Facts of the Case

  • The Assessee's Holding: The assessee, M/s RBG Investment & Finance Ltd (a trader in shares), held equity shares in its sister concern, Steel Tubes India Ltd.
  • The Rights Issue Offer: Steel Tubes India Ltd offered Fully Convertible Debentures (FCDs) on a rights basis to its existing shareholders. Due to its shareholding, a rights offer equivalent to 10% of the entire issue was made to the assessee.
  • Financial Constraints & Financing Arrangement: The assessee lacked the liquid capital ("wherewithal") to subscribe to the rights offer at that specific time, and its attempts to raise standard commercial loans did not materialize.
  • Mutual Fund Agreements: To capitalize on the rights issue, the assessee entered into structured financing agreements with PNB Mutual Fund, LIC Mutual Fund, and SBI Mutual Fund. Under these agreements, the mutual funds undertook to subscribe to the FCDs on behalf of the assessee.
  • Buy-Back & Service Charges: The arrangement stipulated that the assessee would buy back the debentures from the mutual funds after conversion (a period of 36 months).

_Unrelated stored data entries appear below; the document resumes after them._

Context: an optimization exercise on an open-source flow, tuned for small area. The choices shown serve that exercise and are no tape-out recipe. In this exercise RTL edits were held to simulation tests only and were not proved equivalent to the original. Power and IR drop assume default switching activity.

==> run a: inputs <==
// mpl115a2_seq
module mpl115a2_seq #(
    parameter [6:0]   P_DEVADDR          = 7'h60,
    parameter integer P_CONV_WAIT_CYCLES = 1000
) (
    input  wire        clk,
    input  wire        rst,
    input  wire        h_valid,
    input  wire        h_write,
    input  wire [7:0]  h_addr,
    input  wire [31:0] h_wdata,
    input  wire [3:0]  h_be,
    output wire [31:0] h_rdata,
    output wire        h_err,
    output wire        req_valid,
    input  wire        req_ready,
    output wire        req_kind,
    output wire [6:0]  req_dev,
    output wire [1:0]  req_wlen,
    output wire [15:0] req_wdata,
    output wire [3:0]  req_rlen,
    input  wire        rsp_valid,
    input  wire        rsp_ok,
    input  wire [63:0] rsp_rdata
);
export LEC_CHECK = 0
export CAP_MARGIN = 0
export CORE_MARGIN = 2
export CORE_UTILIZATION = 60
export SLEW_MARGIN = 0
create_clock -name core_clock -period 50.0 [get_ports {clk}]
standard.sh (not shown) runs the stock make flow with config.mk's settings and CLKGATE_MAP_FILE= SYNTH_SCRIPT=/design/flow/synth_recipe.tcl, a recipe that flattens the netlist after the stock synthesis.
==> flow/flow/run.sh <==
#!/bin/bash
# The standard layout (standard.sh: the standard synthesis and the ORFS steps), with two
# changes made through ORFS's own variables: every port still gets a buffer, but the smallest
# one (buf_1); and the clock tree is built from clkbuf_4 with small sink clusters and no dummy
# loads; and timing repair at global route may downsize gates off the critical path
# (RECOVER_POWER). make's output goes to standard.log; each tool's full log is under orfs/logs/.
set -euo pipefail
export BUFFER_PORTS_ARGS="-buffer_cell sky130_fd_sc_hd__buf_1"
export CTS_ARGS="-sink_clustering_enable -repair_clock_nets -dont_use_dummy_load -buf_list sky130_fd_sc_hd__clkbuf_4 -sink_clustering_size 10 -sink_clustering_max_diameter 50"
export RECOVER_POWER=100
bash standard.sh > standard.log 2>&1
==> run b (differences from run a) <==
--- a/flow/design.v
+++ b/flow/design.v
@@ -43,13 +43,12 @@
                      S_CM   = 4'd4, S_CD   = 4'd5, S_CT = 4'd6, S_FIN = 4'd7,
                      S_COEF = 4'b1001, S_CONV = 4'b1011, S_ADC = 4'b1101, S_SETWR = 4'b1111;
     localparam [1:0] K_COEF = 2'd0, K_CONV = 2'd1, K_ADC = 2'd2, K_SET = 2'd3;
     localparam [47:0] KA  = 48'd103323 << 9;    
     localparam [47:0] KP  = 48'd185082;         
-    localparam [47:0] KT  = 48'd122497 << 21;   
-    localparam [47:0] KT0 = 48'd25 << 21;       
-    localparam [47:0] KTM = 48'd3365 << 36;     
+    localparam [47:0] KT  = 48'd122497 << 20;               
+    localparam [47:0] KT0 = ((48'd1 << 28) - 48'd93543) << 20;  
     reg [3:0]   st;
     reg [15:0]  a0_raw, b1_raw, b2_raw;
     reg [13:0]  c12_raw;
     reg [9:0]   padc, tadc;
     reg         done, valid, overrun;
@@ -117,34 +116,20 @@
         x0 = 1'b0; x1 = 1'b0; x2 = 1'b0; x3 = 1'b0;
         cload = (p == 6'd0); cinit = 1'b0;
         b_in = B[0];
         case (st)
             S_CW: begin
-                cload = (p == 6'd0) || (p == 6'd21);
-                if (p < 6'd21) begin
-                    x0 = (p == 6'd0 || idx == 5'd9) ? 1'b0 : dB;
-                    x1 = pb_i & tb_p;
-                    if (p < 6'd20) b_in = s;
-                end else begin
-                    x0 = (p == 6'd21 || idx == 5'd9) ? 1'b0 : dA;
-                    x1 = ~tb_i & KT[p];
-                    x2 = (idx == 5'd9) & KT0[p];
-                end
+                x0 = (p == 6'd0 || idx == 5'd9) ? 1'b0 : dB;
+                x1 = pb_i & tb_p;
+                if (p < 6'd20) b_in = s;
             end
             S_CH: begin
-                cload = (p == 6'd0) || (p == 6'd37);
-                if (p < 6'd37) begin
-                    x0 = (p == 6'd0 || idx == 5'd13) ? 1'b0 : dA;
-                    x1 = (cb_i & (p < 6'd20) & B[0]) ^ ((idx == 5'd13) & c12_raw[13]);
-                    cinit = (idx == 5'd13) & c12_raw[13];
-                    x2 = (tb_i & b2_p8) | ((idx == 5'd10) & KA[p]);
-                    if (idx == 5'd0 && p == 6'd36) b_in = A[1];
-                    x3 = (pb_i & b1_p9) | ((idx == 5'd10) & a0_p9);
-                end else begin
-                    x0 = A[0] & (idx != 5'd0);
-                    if (idx == 5'd0 && p != 6'd47) b_in = A[1];
-                end
+                x0 = (p == 6'd0 || idx == 5'd13) ? 1'b0 : dA;
+                x1 = (cb_i & (p < 6'd20) & B[0]) ^ ((idx == 5'd13) & c12_raw[13]);
+                cinit = (idx == 5'd13) & c12_raw[13];
+                x2 = (tb_i & b2_p8) | ((idx == 5'd10) & KA[p]);
+                x3 = (pb_i & b1_p9) | ((idx == 5'd10) & a0_p9);
             end
             S_CM: begin
                 x0 = A[0];
                 x1 = (p >= 6'd2) & d2;
                 x2 = (idx == 5'd0) & (p >= 6'd3) & d3;
@@ -153,18 +138,18 @@
                 cload = (p == 6'd0) || (p == 6'd38);
                 cinit = (p == 6'd38) & qf;
                 x0 = (p == 6'd0) ? q : dA;
             end
             S_CT: begin
-                cload = (p == 6'd0) || (p == 6'd36);
-                if (p < 6'd18) begin
+                cload = (p == 6'd0) || (p == 6'd20);
+                if (p < 6'd20) begin
                     x0 = A[0] & ~((p == 6'd0) & zf);
-                    x1 = KP[p];
+                    x1 = (idx == 5'd9) & KP[p];
                 end else begin
-                    x0 = B[0] & (p != 6'd47);
-                    x1 = KTM[p];
-                    if (p >= 6'd36) b_in = s;
+                    x0 = (p == 6'd20 || idx == 5'd9) ? 1'b0 : dA;
+                    x1 = ~tb_i & KT[p];
+                    x2 = (idx == 5'd9) & KT0[p];
                 end
             end
             default: ;
         endcase
     end
@@ -273,19 +258,19 @@
                     case (st)
                         S_WAIT: st <= S_ADC;
                         S_CW:   begin st <= S_CH; idx <= 5'd13; end
                         S_CH:   begin st <= S_CM; idx <= 5'd3; end
                         S_CM:   begin st <= S_CD; idx <= 5'd17; end
-                        S_CD:   begin st <= S_CT; idx <= 5'd0; end
+                        S_CD:   begin st <= S_CT; idx <= 5'd9; end
                         S_CT:   st <= S_FIN;
                         default: ;
                     endcase
                 end
             end
             if (st == S_FIN) begin
                 press <= A[17:0];
-                temp  <= B[23:12];
+                temp  <= A[47:36];
                 valid <= 1'b1;
                 done  <= 1'b1;
                 st    <= S_IDLE;
             end
         end
==> flow/flow/run.sh (replaced) <==
#!/bin/bash
# The standard layout (standard.sh: the standard synthesis script and the ORFS steps), with
# these changes, all made through ORFS's own variables:
#  - ABC maps the logic for area (flow/abc_area.script: five rounds of dch + amap) in place of
#    ORFS's delay-oriented abc_speed.script; a copy of ORFS's scripts folder holds the script.
#    Nothing else in the scripts changes, so the registers are the standard synthesis's.
#  - every port still gets a buffer, but the smallest one (buf_1);
#  - the clock tree uses clkbuf_4 with small sink clusters and no dummy loads;
# make's output goes to standard.log; each tool's full log is under orfs/logs/.
set -euo pipefail
rm -rf scripts
cp -r "$FLOW_HOME/scripts" scripts
cp flow/abc_area.script scripts/abc_speed.script
export SCRIPTS_DIR="$PWD/scripts"
export BUFFER_PORTS_ARGS="-buffer_cell sky130_fd_sc_hd__buf_1"
export CTS_ARGS="-sink_clustering_enable -repair_clock_nets -dont_use_dummy_load -buf_list sky130_fd_sc_hd__clkbuf_4 -sink_clustering_size 10 -sink_clustering_max_diameter 50"
bash standard.sh > standard.log 2>&1
==> flow/flow/abc_area.script (new file) <==
strash
dch
amap
strash
dch
amap
strash
dch
amap
strash
dch
amap
strash
dch
amap
==> qor summary <==
Status: run a failed layout checks; run b complete, no violations
Layout check failures: run a max-capacitance violations, max-slew violations; run b -
Netlist area before placement: run a 9996 um^2; run b 9011 um^2
Maximum number of pins on one net before global-route repair: run a 80; run b 100
Clock transition at the registers of the reported paths: run a 100 ps; run b 90 ps
Pin slew with the least headroom to its limit: run a 3521 ps; run b 1298 ps
Routed via count divided by cell count: run a 6.031; run b 6.437
Critical path buffer and inverter count: run a 2; run b 5
Wire length reported by the detailed router: run a 29000 um; run b 28660 um
Reg power frac: run a 64.3%; run b 65.3%
Clock buffer and inverter area fraction after layout: run a 1.894%; run b 2.005%
Setup slack on the worst flop-to-flop path: run a 45340 ps; run b 45000 ps
DR pass1 iterations: run a 9; run b 7
P_comb: run a 14.9 uW; run b 18.6 uW
Detailed-routed wire length on met3: run a 2678 um; run b 3165 um
Cell Int Power: run a 200.2 uW; run b 206.6 uW
Xor-xnor portion of the synthesized cell area: run a 0.9638%; run b 0%
HP Start: run a A[26]; run b B[19]
Die Y: run a 133.1 um; run b 126.6 um
Pre-CTS WS: run a 27660 ps; run b 27330 ps
Worst-path maximum fanout: run a 32; run b 14
Area fraction of the dominant cell type after synthesis: run a 41.66%; run b 46.21%
Multi-input combinational area share: run a 47.87%; run b 42.65%
Met2 wire len: run a 12770 um; run b 13140 um
Number of ordinary inverters in the final layout: run a 25; run b 85

---

==> harbor <==
==> flow/design.v <==
module mpl115a2_comp (
    input  wire       clk,
    input  wire       cload,    
    input  wire       cinit,
    input  wire       x0,
    input  wire       x1,
    input  wire       x2,
    input  wire       x3,
    output wire       s
);
    reg  [1:0] c;
    wire [1:0] ci  = cload ? {1'b0, cinit} : c;
    wire [2:0] sum = x0 + x1 + x2 + x3 + ci;
    assign s = sum[0];
    always @(posedge clk) c <= sum[2:1];
endmodule
module mpl115a2_seq #(
    parameter [6:0]   P_DEVADDR          = 7'h60,
    parameter integer P_CONV_WAIT_CYCLES = 1000
) (
    input  wire        clk,
    input  wire        rst,
    input  wire        h_valid,
    input  wire        h_write,
    input  wire [7:0]  h_addr,
    input  wire [31:0] h_wdata,
    input  wire [3:0]  h_be,
    output wire [31:0] h_rdata,
    output wire        h_err,
    output wire        req_valid,
    input  wire        req_ready,
    output wire        req_kind,
    output wire [6:0]  req_dev,
    output wire [1:0]  req_wlen,
    output wire [15:0] req_wdata,
    output wire [3:0]  req_rlen,
    input  wire        rsp_valid,
    input  wire        rsp_ok,
    input  wire [63:0] rsp_rdata
);
    localparam integer WAIT_PASSES = (P_CONV_WAIT_CYCLES + 47) / 48;
    localparam [3:0] S_IDLE = 4'd0, S_WAIT = 4'd1, S_CW = 4'd2, S_CH = 4'd3,
                     S_CM   = 4'd4, S_CD   = 4'd5, S_CT = 4'd6, S_FIN = 4'd7,
                     S_COEF = 4'b1001, S_CONV = 4'b1011, S_ADC = 4'b1101, S_SETWR = 4'b1111;
    localparam [1:0] K_COEF = 2'd0, K_CONV = 2'd1, K_ADC = 2'd2, K_SET = 2'd3;
    localparam [47:0] KA  = 48'd103323 << 9;    
    localparam [47:0] KP  = 48'd185082;         
    localparam [47:0] KT  = 48'd122497 << 21;   
    localparam [47:0] KT0 = 48'd25 << 21;       
    localparam [47:0] KTM = 48'd3365 << 36;     
    reg [3:0]   st;
    reg [15:0]  a0_raw, b1_raw, b2_raw;
    reg [13:0]  c12_raw;
    reg [9:0]   padc, tadc;
    reg [1:0]   l_addr;
    reg [7:0]   l_data;
    reg         done, valid, overrun;
    reg [2:0]   ek;
    reg [17:0]  press;
    reg [11:0]  temp;
    reg [5:0]   p;
    reg [4:0]   idx;
    reg [47:0]  A;
    reg [23:0]  B;
    reg         dA, dB, d2, d3, zf, qf;
    wire busy = (st != S_IDLE);
    wire err  = (ek != 3'd0);
    wire [3:0] errstage = ek[2] & ek[1] ? 4'd1 : {1'b0, ek};
    wire [3:0] errcode  = (ek == 3'd6) ? 4'd4 : (ek == 3'd7) ? 4'd3 :
                          {2'b00, ek[0], err & ~ek[0]};
    wire        txn  = st[3];
    wire [1:0]  kind = st[2:1];
    wire h_legal   = (h_addr[1:0] == 2'b00) && (h_be == 4'b1111);
    wire cmd_write = h_valid && h_write && h_legal && (h_addr == 8'h00);
    reg [31:0] rd_mux;
    always @(*) begin
        case (h_addr)
            8'h04: rd_mux = {16'd0, errstage, errcode, 3'd0, overrun, valid, err, done, busy};
            8'h08: rd_mux = {{14{press[17]}}, press};
            8'h0C: rd_mux = {{20{temp[11]}}, temp};
            8'h10: rd_mux = {25'd0, P_DEVADDR};
            8'h14: rd_mux = {6'd0, tadc, 6'd0, padc};
            8'h18: rd_mux = {b1_raw, a0_raw};
            8'h1C: rd_mux = {2'd0, c12_raw, b2_raw};
            default: rd_mux = 32'd0;
        endcase
    end
    assign h_rdata = h_legal ? rd_mux : 32'd0;
    assign h_err   = !h_legal;
    wire is_measure = (h_wdata == 32'h0000_0001);
    wire is_setreg  = (h_wdata[7:0] == 8'h02) && (h_wdata[31:24] == 8'h00);
    wire [7:0] cmd_addr = h_wdata[15:8];
    wire [7:0] cmd_data = h_wdata[23:16];
    assign req_valid = txn & st[0];
    assign req_dev   = P_DEVADDR;
    assign req_kind  = ~kind[0];                        
    assign req_wlen  = {kind[0], ~kind[0]};
    assign req_rlen  = {kind == K_COEF, kind == K_ADC, 2'b00};
    assign req_wdata = kind[1] ? (kind[0] ? {l_data, 6'd0, l_addr} : 16'h0000)
                               : (kind[0] ? 16'h0012 : 16'h0004);
    wire rsp_take = rsp_valid && txn && !st[0];
    wire rsp_good = rsp_take && rsp_ok;
    wire pe = (p == 6'd47);
    wire [4:0] i = idx;
    wire tb_i = (i < 5'd10) ? tadc[i[3:0]] : 1'b0;
    wire pb_i = (i < 5'd10) ? padc[i[3:0]] : 1'b0;
    wire cb_i = (i < 5'd14) ? c12_raw[i[3:0]] : 1'b0;
    wire tb_p = (p < 6'd10) ? tadc[p[3:0]] : 1'b0;
    wire [5:0] j8 = p - 6'd8;
    wire [5:0] j9 = p - 6'd9;
    wire b2_p8 = (p < 6'd8) ? 1'b0 : (j8 > 6'd15) ? b2_raw[15] : b2_raw[j8[3:0]];
    wire b1_p9 = (p < 6'd9) ? 1'b0 : (j9 > 6'd15) ? b1_raw[15] : b1_raw[j9[3:0]];
    wire a0_p9 = (p < 6'd9) ? 1'b0 : (j9 > 6'd15) ? a0_raw[15] : a0_raw[j9[3:0]];
    wire q = A[47] | (A[37] & (&A[46:38]));
    reg x0, x1, x2, x3, cload, cinit, b_in;
    wire s;
    always @(*) begin
        x0 = 1'b0; x1 = 1'b0; x2 = 1'b0; x3 = 1'b0;
        cload = (p == 6'd0); cinit = 1'b0;
        b_in = B[0];
        case (st)
            S_CW: begin
                cload = (p == 6'd0) || (p == 6'd21);
                if (p < 6'd21) begin
                    x0 = (p == 6'd0 || idx == 5'd9) ? 1'b0 : dB;
                    x1 = pb_i & tb_p;
                    if (p < 6'd20) b_in = s;
                end else begin
                    x0 = (p == 6'd21 || idx == 5'd9) ? 1'b0 : dA;
                    x1 = ~tb_i & KT[p];
                    x2 = (idx == 5'd9) & KT0[p];
                end
            end
            S_CH: begin
                cload = (p == 6'd0) || (p == 6'd37);
                if (p < 6'd37) begin
                    x0 = (p == 6'd0 || idx == 5'd13) ? 1'b0 : dA;
                    x1 = (cb_i & (p < 6'd20) & B[0]) ^ ((idx == 5'd13) & c12_raw[13]);
                    cinit = (idx == 5'd13) & c12_raw[13];
                    x2 = (tb_i & b2_p8) | ((idx == 5'd10) & KA[p]);
                    if (idx == 5'd0 && p == 6'd36) b_in = A[1];
                    x3 = (pb_i & b1_p9) | ((idx == 5'd10) & a0_p9);
                end else begin
                    x0 = A[0] & (idx != 5'd0);
                    if (idx == 5'd0 && p != 6'd47) b_in = A[1];
                end
            end
            S_CM: begin
                x0 = A[0];
                x1 = (p >= 6'd2) & d2;
                x2 = (idx == 5'd0) & (p >= 6'd3) & d3;
            end
            S_CD: begin
                cload = (p == 6'd0) || (p == 6'd38);
                cinit = (p == 6'd38) & qf;
                x0 = (p == 6'd0) ? q : dA;
            end
            S_CT: begin
                cload = (p == 6'd0) || (p == 6'd36);
                if (p < 6'd18) begin
                    x0 = A[0] & ~((p == 6'd0) & zf);
                    x1 = KP[p];
                end else begin
                    x0 = B[0] & (p != 6'd47);
                    x1 = KTM[p];
                    if (p >= 6'd36) b_in = s;
                end
            end
            default: ;
        endcase
    end
    mpl115a2_comp u_add (
        .clk(clk), .cload(cload), .cinit(cinit),
        .x0(x0), .x1(x1), .x2(x2), .x3(x3), .s(s)
    );
    always @(posedge clk) begin
        A  <= {s, A[47:1]};
        B  <= {b_in, B[23:1]};
        dA <= A[0];
        dB <= B[0];
        d2 <= dA;
        d3 <= d2;
        if (st == S_CD && p == 6'd0) qf <= q;
        if (st == S_CD && idx == 5'd0) begin
            if (p == 6'd18)     zf <= ~s;
            else if (p > 6'd18) zf <= zf & ~s;
        end
    end
    wire p_clr = rsp_good && (kind == K_CONV || kind == K_ADC);
    always @(posedge clk) begin
        if (rst) begin
            st       <= S_IDLE;
            a0_raw   <= 16'd0;
            b1_raw   <= 16'd0;
            b2_raw   <= 16'd0;
            c12_raw  <= 14'd0;
            padc     <= 10'd0;
            tadc     <= 10'd0;
            done     <= 1'b0;
            valid    <= 1'b0;
            overrun  <= 1'b0;
            ek       <= 3'd0;
            press    <= 18'd0;
            temp     <= 12'd0;
            p        <= 6'd0;
            idx      <= 5'd0;
        end else begin
            p <= (pe || p_clr) ? 6'd0 : p + 6'd1;
            if (req_valid && req_ready)
                st[0] <= 1'b0;
            if (cmd_write) begin
                if (busy) begin
                    overrun <= 1'b1;
                end else begin
                    done    <= 1'b0;
                    ek      <= 3'd0;
                    overrun <= 1'b0;
                    if (is_measure) begin
                        valid <= 1'b0;
                        st    <= S_COEF;
                    end else if (is_setreg) begin
                        l_addr <= cmd_addr[1:0];
                        l_data <= cmd_data;
                        if (cmd_addr > 8'h02) begin
                            done <= 1'b1;
                            ek   <= 3'd7;
                        end else begin
                            st <= S_SETWR;
                        end
                    end else begin
                        done <= 1'b1;
                        ek   <= 3'd6;
                    end
                end
            end
            if (rsp_take) begin
                if (!rsp_ok) begin
                    st   <= S_IDLE;
                    done <= 1'b1;
                    ek   <= {1'b0, kind} + 3'd2;      
                end else begin
                    case (kind)
                        K_COEF: begin
                            a0_raw  <= {rsp_rdata[7:0],   rsp_rdata[15:8]};
                            b1_raw  <= {rsp_rdata[23:16], rsp_rdata[31:24]};
                            b2_raw  <= {rsp_rdata[39:32], rsp_rdata[47:40]};
                            c12_raw <= {rsp_rdata[55:48], rsp_rdata[63:58]};
                            st      <= S_CONV;
                        end
                        K_CONV: begin
                            st  <= S_WAIT;
                            idx <= WAIT_PASSES[4:0] - 5'd1;
                        end
                        K_ADC: begin
                            padc <= {rsp_rdata[7:0],   rsp_rdata[15:14]};
                            tadc <= {rsp_rdata[23:16], rsp_rdata[31:30]};
                            st   <= S_CW;
                            idx  <= 5'd9;
                        end
                        default: begin
                            st   <= S_IDLE;
                            done <= 1'b1;
                        end
                    endcase
                end
            end
            if (pe && !txn) begin
                idx <= idx - 5'd1;
                if (idx == 5'd0) begin
                    case (st)
                        S_WAIT: st <= S_ADC;
                        S_CW:   begin st <= S_CH; idx <= 5'd13; end
                        S_CH:   begin st <= S_CM; idx <= 5'd3; end
                        S_CM:   begin st <= S_CD; idx <= 5'd17; end
                        S_CD:   begin st <= S_CT; idx <= 5'd0; end
                        S_CT:   st <= S_FIN;
                        default: ;
                    endcase
                end
            end
            if (st == S_FIN) begin
                press <= A[17:0];
                temp  <= B[23:12];
                valid <= 1'b1;
                done  <= 1'b1;
                st    <= S_IDLE;
            end
        end
    end
endmodule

To fully compensate and provide a fixed rate of return to the mutual funds for subscribing and retaining the FCDs, the assessee paid them "service charges" at pre-determined rates.
  • Subsequent Market Crash: The assessee entered into the arrangement based on prevailing market conditions, expecting substantial profits upon selling the shares post-conversion. However, before the shares could be sold, the market crashed due to the infamous Harshad Mehta scam.
  • Tax Disallowance: The Assessing Officer disallowed the service charges, claiming the deal was arranged merely to help the sister concern ensure full subscription, rather than for the assessee's own business purposes. The Income Tax Appellate Tribunal (ITAT) reversed this disallowance, leading to the Revenue's appeal.

Issues Involved

  1. Whether the pre-determined service charges paid by the assessee to mutual funds under a buy-back financing arrangement qualify as expenditure incurred "wholly and exclusively" for the business under Section 37(1) of the Income Tax Act, 1961.
  2. Whether an investment transaction entered into with a profit motive can be classified as a "non-business transaction" merely because a subsequent unforeseen market crash (Harshad Mehta scam) prevented the realization of expected profits.

Petitioner’s (Income Tax Department) Arguments

  • The Revenue contended that the service charges allowed as business expenses by the ITAT under Section 37(1) should be disallowed because they were not wholly and exclusively incurred for the assessee's business as a share trader.
  • The learned counsel argued that the true substance and object behind the subscription and buy-back mechanism was to financially rescue/help the sister concern by ensuring its rights issue was fully subscribed and did not fail, rather than serving any genuine independent business purpose of the assessee.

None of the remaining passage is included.